L’EARL Guerivel exploite 4 hectares de kiwis sous serre photovoltaïque. Une protection efficace des vergers contre la bactériose et les aléas du climat.

Augustin Aguilar a commencé l’aventure des kiwis sous serre photovoltaïque il y a quatre ans. « J’étais arrivé à un tournant de ma vie professionnelle », explique-t-il. Arboriculteur mais aussi ancien céréalier et semencier à Saulce-sur-Rhône, dans la Drôme, Augustin ne s’y retrouvait plus avec les grandes cultures. « Quand mon collègue Bernard Vossier et moi avons été démarchés par le groupe Reden Solar pour cultiver des vergers sous serre photovoltaïque, nous y avons très vite vu une opportunité pour protéger notre production de kiwis des aléas climatiques mais aussi de la bactériose PSA (1), de plus en plus dévastatrice dans notre région. »

Lumière et température

Les deux serres de 2 hectares chacune ont été construites en 2017 et 2019. Elles ont été entièrement financées par Reden Solar (2). Il restait à charge pour les deux exploitants, associés en EARL, le coût des plantations (plants, irrigation, poteaux…).
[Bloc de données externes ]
<file path="src/rtl/reg_file_param.sv">
// Parametrised register file: two registered read ports with write-first bypass,
// one write port, synchronous clear-all and an optional hardwired zero register.
module reg_file_param #(
    parameter int DATA_W   = 8,
    parameter int ADDR_W   = 3,
    parameter int ZERO_REG = 0
) (
    input  logic              clk,
    input  logic              RESET,
    input  logic              CLEAR,
    input  logic              WRITE,
    input  logic [ADDR_W-1:0] INaddr,
    input  logic [DATA_W-1:0] IN,
    input  logic              READ,
    input  logic [ADDR_W-1:0] OUT1addr,
    input  logic [ADDR_W-1:0] OUT2addr,
    output logic [DATA_W-1:0] OUT1,
    output logic [DATA_W-1:0] OUT2,
    output logic              OUT_VALID
);

    localparam int DEPTH = 1 << ADDR_W;

    logic [DATA_W-1:0] regs [DEPTH];
    logic              write_en;
    logic [DATA_W-1:0] rd1_value;
    logic [DATA_W-1:0] rd2_value;

    // A write to register 0 is dropped when it is hardwired to zero.
    assign write_en = WRITE && !CLEAR && !((ZERO_REG != 0) && (INaddr == '0));

    // NOTE: every output of this block is assigned a default first, so no
    // path leaves a value unassigned and no latch is inferred.
    always_comb begin
        rd1_value = regs[OUT1addr];
        rd2_value = regs[OUT2addr];
        if (WRITE && INaddr == OUT1addr) rd1_value = IN;
        if (WRITE && INaddr == OUT2addr) rd2_value = IN;
        if ((ZERO_REG != 0) && OUT1addr == '0) rd1_value = '0;
        if ((ZERO_REG != 0) && OUT2addr == '0) rd2_value = '0;
        // Clear wins over both the stored contents and the bypassed write data.
        if (CLEAR) begin
            rd1_value = '0;
            rd2_value = '0;
        end
    end

    // NOTE: the array is reset along with the rest of the state because the
    // block must read 0 everywhere after reset; this keeps it in flops, not RAM.
    always_ff @(posedge clk or posedge RESET) begin
        if (RESET) begin
            for (int i = 0; i < DEPTH; i++) regs[i] <= '0;
        end else if (CLEAR) begin
            for (int i = 0; i < DEPTH; i++) regs[i] <= '0;
        end else if (write_en) begin
            // NOTE: non-blocking so every flop samples pre-edge values.
            regs[INaddr] <= IN;
        end
    end

    always_ff @(posedge clk or posedge RESET) begin
        if (RESET) begin
            OUT1      <= '0;
            OUT2      <= '0;
            OUT_VALID <= 1'b0;
        end else begin
            OUT_VALID <= READ;
            if (READ) begin
                OUT1 <= rd1_value;
                OUT2 <= rd2_value;
            end
        end
    end

endmodule

</file>
<file path="config.mk">
export PLATFORM = sky130hd
export DESIGN_NAME = reg_file_param
export DESIGN_NICKNAME = d
export VERILOG_FILES = /design/src/rtl/reg_file_param.sv
export SDC_FILE = /design/constraint.sdc
export NUM_CORES = 1
export LEC_CHECK = 0
export BUFFER_PORTS_ARGS = -buffer_cell sky130_fd_sc_hd__buf_2
export CORE_MARGIN = 5
export CORE_UTILIZATION = 54
export CTS_CLUSTER_DIAMETER = 30
export CTS_CLUSTER_SIZE = 25
export DETAILED_ROUTE_END_ITERATION = 8
export PLACE_DENSITY = 0.73
export SETUP_SLACK_MARGIN = 0.3
export SYNTH_ARGS = -nofsm -noshare
export SYNTH_HDL_FRONTEND = slang
export SYNTH_SLANG_ARGS = --single-unit
</file>
<file path="constraint.sdc">
create_clock -name clk -period 2.4 [get_ports clk]
set_clock_uncertainty 0.1 [all_clocks]
set_input_delay 0.36 -clock clk [delete_from_list [all_inputs] [get_ports clk]]
set_output_delay 0.36 -clock clk [all_outputs]
set_load 0.005 [all_outputs]
</file>
# Yosys cells after proc, flatten, opt, wreduce, memory -nomap -nowiden
# Index checks and enable logic that the tools add are counted.
dict set report classes {
  shift 0
  reduce_logical 6
  muxes 15
  bitwise_logic 3
  add_sub_neg 0
  magnitude_cmp 4
  eq_ne 2
  mul 0
  div_mod_pow 0
}
# op count
set ops {}
lappend ops {{$mux W64} 2}
lappend ops {{$mux W8} 9}
lappend ops {{$bwmux W64} 1}
lappend ops {{$bmux W8 S3} 2}
lappend ops {{$demux W8 S3} 1}
lappend ops {{$ge A4 B4 Y1 const B} 3}
lappend ops {{$not A3 Y4} 3}
lappend ops {{$eq A3 B3 Y1} 2}
lappend ops {{$logic_and A1 B1 Y1} 4}
lappend ops {{$lt A4 B1 Y1 const B} 1}
lappend ops {{$reduce_bool A2 Y1} 1}
lappend ops {{$logic_not A1 Y1} 1}
dict set report totals {
  ram_bits 0
  register_bits 81
  memories 0
  out_inout_bits 17
  wordCells 41
  mem_bits_ro 0
  latchBits 0
}

# Depth between registers and ports, before layout
dict set report depth {
  ltp_word 8
  ltp_mapped 5
}

# Worst setup path before layout
# No wires, ideal clock.
dict set report synth_path {
  path_kind {input to register}
  from {input OUT1addr[2]}
  to {register OUT1[1]}
  setup_ns 0.157
  n_path_buf 2
  t_arrival_ns 1.459
  slack_ns 0.684
  cell_stages 5
  path_cell_list {buf_2 clkbuf_1 mux4_2 mux2i_1 o221ai_1}
}
dict set report synth_between {
  elab_chain_len 6
  word_cells_on_any_way 8
  cone_classes {eq/ne (1); mux (5); bitwise (1); reduce/logical (1)}
}
# item line
set synth_rtl {}
lappend synth_rtl {{from (decl)} 15} ;# input logic [ADDR_W-1:0] OUT1addr,
lappend synth_rtl {{$not A3 Y4 (implied by the code)} 35} ;# rd1_value = regs[OUT1addr];
lappend synth_rtl {{$bmux W8 S3} 35}
lappend synth_rtl {{$mux W8 (implied by the code) (2 in a row)} 35}
lappend synth_rtl {{$mux W8 *} 37} ;# if (WRITE && INaddr == OUT1addr) rd1_value = IN;
lappend synth_rtl {{$mux W8 *} 42} ;# if (CLEAR) begin
lappend synth_rtl {{to (signal assigned)} 69} ;# OUT1 <= rd1_value;
lappend synth_rtl {{to (decl)} 17} ;# output logic [DATA_W-1:0] OUT1,
# Every way passes the cells marked *; elsewhere a longest branch is shown, timed or not. The select of a mux whose other input is x is not followed.
# A chain may end at the register's enable or synchronous reset.

# Worst setup path in the final report
dict set report layout_path {
  from {input OUT2addr[0]}
  to {register OUT2[1]}
}
dict set report layout_between {
  elab_chain_len 6
  word_cells_on_any_way 8
  cone_classes {eq/ne (1); mux (5); bitwise (1); reduce/logical (1)}
}
# item line
set layout_rtl {}
lappend layout_rtl {{from (decl)} 16} ;# input logic [ADDR_W-1:0] OUT2addr,
lappend layout_rtl {{$not A3 Y4 (implied by the code)} 36} ;# rd2_value = regs[OUT2addr];
lappend layout_rtl {{$bmux W8 S3} 36}
lappend layout_rtl {{$mux W8 (implied by the code) (2 in a row)} 36}
lappend layout_rtl {{$mux W8 *} 38} ;# if (WRITE && INaddr == OUT2addr) rd2_value = IN;
lappend layout_rtl {{$mux W8 *} 42}
lappend layout_rtl {{to (signal assigned)} 70} ;# OUT2 <= rd2_value;
lappend layout_rtl {{to (decl)} 18} ;# output logic [DATA_W-1:0] OUT2,
# Marks and branches as above.

==> qor.csv <==
stage,metric,value,unit
detailed_routing,final wirelength,11180,um
cells_and_area,# diodes,0,
global_routing,antenna violations before repair,0,
clock_tree,postcts setup bufs,0,
clock_tree,CTS Buf Count,9,
cells_and_area,area grow syn2layout,11.46,%
cells_and_area,"most common cell after layout, fill and taps aside",dfrtp_1,
timing,setup violators final,0,
synthesis,instance count of the mapped netlist,404,
synthesis,Synth Warn #,0,
synthesis,post-synth top area share,45.38,%
setup_path,Setup CP Type,in -> reg,
floorplanning,I/O pin count,39,
detailed_routing,Initial DRC Count,266,
cells_and_area,Reg area,2027,um2
cells_and_area,Layout Cells excl Fill,541,
synthesis,"Net Count, Synth",426,
setup_path,crit path max fanout,9,
global_routing,first-pass GRT wire length,18470,um
setup_path,Crit. End Element,register,
cells_and_area,multi-input logic area,2217,um2
clock_tree,clk_lat worst skew,0.37,ns
global_routing,largest net degree at the start of global routing,82,
cells_and_area,"commonest non-fill, non-tap cells in the layout","dfrtp_1, nand2_1, mux2i_1, a21oi_1, buf_2",
run_status,run status,"complete, but fails checks",
setup_path,critical path arrival,1.76,ns
place,placed insts,525,
global_routing,GRT overflow,0,
detailed_routing,Antenna Nets Post-Route,0,
cells_and_area,share of layout cells above drive strength 1,25.46,%
setup_path,WP data required,2.58,ns
clock_tree,CTS Root Cell,clkbuf_8,
timing,worst-margin pin slew,0.6491,ns
timing,Peak Freq,0.6311,GHz
clock_tree,CTS tree,yes,
detailed_routing,drt drc,0,
place,GPL Wtd Cong,0.8501,
clock_tree,cts hold-fix bufs,0,
floorplanning,Initial Utilization,54.91,%
timing,RSZ-0062 raised after global routing,false,
timing,worst hold margin,-0.01123,ns
synthesis,Yosys reg bits,81,
place,IO buf count,38,
timing,final hold vios,15,
synthesis,"Avg Cell Area, Syn",11.06,um2
synthesis,sequential share of the synthesized area,45.38,%
floorplanning,row count,33,
timing,period utilization,66.02,%
setup_path,crit start category,input port,
floorplanning,CORE AREA,8134,um2
clock_tree,Sink Count,81,
timing,Slew Limit Fails,0,
clock_tree,post-cts sizing count,0,
synthesis,largest cells by area after synthesis,"dfrtp_1, mux4_2, mux2i_1, nand2_1, a21oi_1",
synthesis,post-synthesis cell area,4467,um2
clock_tree,clock buffer depth,2,
cells_and_area,Fillers,652,
power_and_ir_drop,Leak,2.146,nW
synthesis,Unique masters post-synth,24,
floorplanning,Die W,101.0,um
detailed_routing,Avg WL per Cell,20.67,um
flow_run,MaxCap Viol Count,0,
power_and_ir_drop,PwrDens,563.8,nW/um2
power_and_ir_drop,Max IR drop VDD,0.2204,mV
timing,TNS Setup,0,ns
cells_and_area,final net count,453,
timing,Rel. slew slack,56.73,%
timing,Tmin final,1.585,ns
clock_tree,Worst-path clk slew,0.09,ns
run_status,failing checks,hold timing,
synthesis,leading area contributor after synthesis,dfrtp_1,
global_routing,GRT Total Usage,23.86,%
floorplanning,die area,10190,um2
global_routing,number of global-route vias before repair,3453,
detailed_routing,Pre-antenna DRT Iters,4,
worst_hold_path,Hold WC Path Type,in -> async,
detailed_routing,vias per cell,6.226,
detailed_routing,DR vias,3368,
clock_tree,H-tree level count,3,
place,DP HPWL,8082,um
floorplanning,Die Span Y,101.0,um
-- final cells by class --
cell class | instances | share of cell area (%)
Clock buffer | 9 | 2.488
Clock inverter | 7 | 1.759
Inverter | 10 | 0.8294
Multi-Input combinational cell | 273 | 44.53
Sequential cell | 81 | 40.71
Tap cell | 105 | 2.639
Timing Repair Buffer | 56 | 7.037
-- routing by layer --
metal	global-route usage, %	vias to the layer above	share of wire, %
li1	-	1495	-
met1	32.32	1682	41
met2	37.06	171	47
met3	5.190	20	9.2
met4	10.63	0	2.5
met5	0	-	0
-- flip-flops by register name, indices dropped and copies added, names as in the netlist --
signal and flops:
regs 64, OUT1 8, OUT2 8, OUT_VALID 1
-- per-stage QoR --
stage	total power, mW	utilization (%)	instance area (um2)	worst slack [ns]
floorplan	1.666	-	4471	0.6842
global route	2.908	61.21	4979	0.7066
detailed placement	1.771	58.61	4767	0.4150
CTS	2.823	61.21	4979	0.8005
global placement	1.760	58.61	4767	0.4502
finish	2.807	61.21	4979	0.8155
-- worst max-delay path, cell delays in order --
cell	delay [ns]
buf_2	0.29
xor2_1	0.16
or4b_1	0.70
o221ai_1	0.24
-- cell usage after synthesis, drive strengths merged --
cell type,number
mux2i,40
and4,1
or4b,3
dfrtp,81
clkbuf,23
and3b,1
mux4,32
o221ai,16
nor2b,1
and4b,3
nor4b,1
buf,17
nor2,24
nor4bb,3
nand4b,3
a21oi,40
o41ai,2
nand2,80
nand4,1
nand2b,16
xor2,6
inv,10
-- power by group --
part	total (mW)	internal [mW]	switching, mW
clock network	1.06	0.500	0.562
logic	0.323	0.129	0.194
registers	1.42	1.40	0.0264
-- final timing paths --
kind                                           start                    to  slack, ns  cells after the start
worst min register to register   OUT2[0]$_DFFE_PP0P_   OUT2[0]$_DFFE_PP0P_       0.40                      2
worst max register to register  regs[12]$_DFFE_PP0P_   OUT1[4]$_DFFE_PP0P_       0.89                      3
worst max-delay path                     OUT2addr[0]   OUT2[1]$_DFFE_PP0P_       0.82                      4
worst min-delay path                           RESET  regs[40]$_DFFE_PP0P_      -0.01                      3
max in group asynchronous                      RESET  regs[59]$_DFFE_PP0P_       1.86                      3
min in group clk                                READ   OUT_VALID$_DFF_PP0_       0.17                      1
-- kinds of logic after synthesis --
family                    synth area share (%)
and+or+nand+nor                          14.59
xor gates and xnor gates                 1.176
muxes                                    25.10
buffers and inverters                    5.406
DFF                                      45.38
AOI/OAI and AO/OA                        8.347
Power figures use the tool's default switching activity.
Les premières ont eu lieu en 2017 avec des kiwis jaunes. Les arbres sont installés à 1,25 m sur le rang et à 4,60 m entre les rangs. Ils sont conduits en lyre, ce qui permet de former deux rideaux de feuillage bien aérés de part et d’autre du tronc. « L’objectif est de garder l’intérieur des arbres propre pour laisser passer un maximum de lumière. » Pour éviter que les cultures soient trop ombragées par les panneaux photovoltaïques, les serres sont exposées nord-sud, la partie sud étant couverte par ces derniers. « L’occultation d’une partie de la lumière par les panneaux et la hauteur de la serre évitent les températures excessives. Elle est la même à l’intérieur comme à l’extérieur, avec une variation de 2 °C dans les extrêmes. »

Grâce à un programme informatique, l’agriculteur gère la température et l’hygrométrie à l’intérieur de la structure. Dans le cadre de l’itinéraire technique, la pollinisation est la plus difficile à mener. Elle se fait par pulvérisation de pollen acheté dans le commerce, une opération fastidieuse et onéreuse.

Concernant la protection phytosanitaire, la serre en verre, fermée sur les côtés, tient ses promesses. Les producteurs n’ont pas rencontré de problèmes, ni PSA ni autres ravageurs. La structure permet, en effet, de gérer efficacement les taux d’humidité. Elle offre aussi un environnement clos qui protège le verger du vent, très présent dans la vallée du Rhône, mais aussi de la pluie. « Nous pouvons intervenir pour la taille et l’éclaircissage quelles que soient les conditions météo extérieures. »

Objectif : 30 t/ha

Pour leur première année en 2018, les deux associés ont récolté 2 t/ha. En deuxième année, ils ont atteint 15 t/ha.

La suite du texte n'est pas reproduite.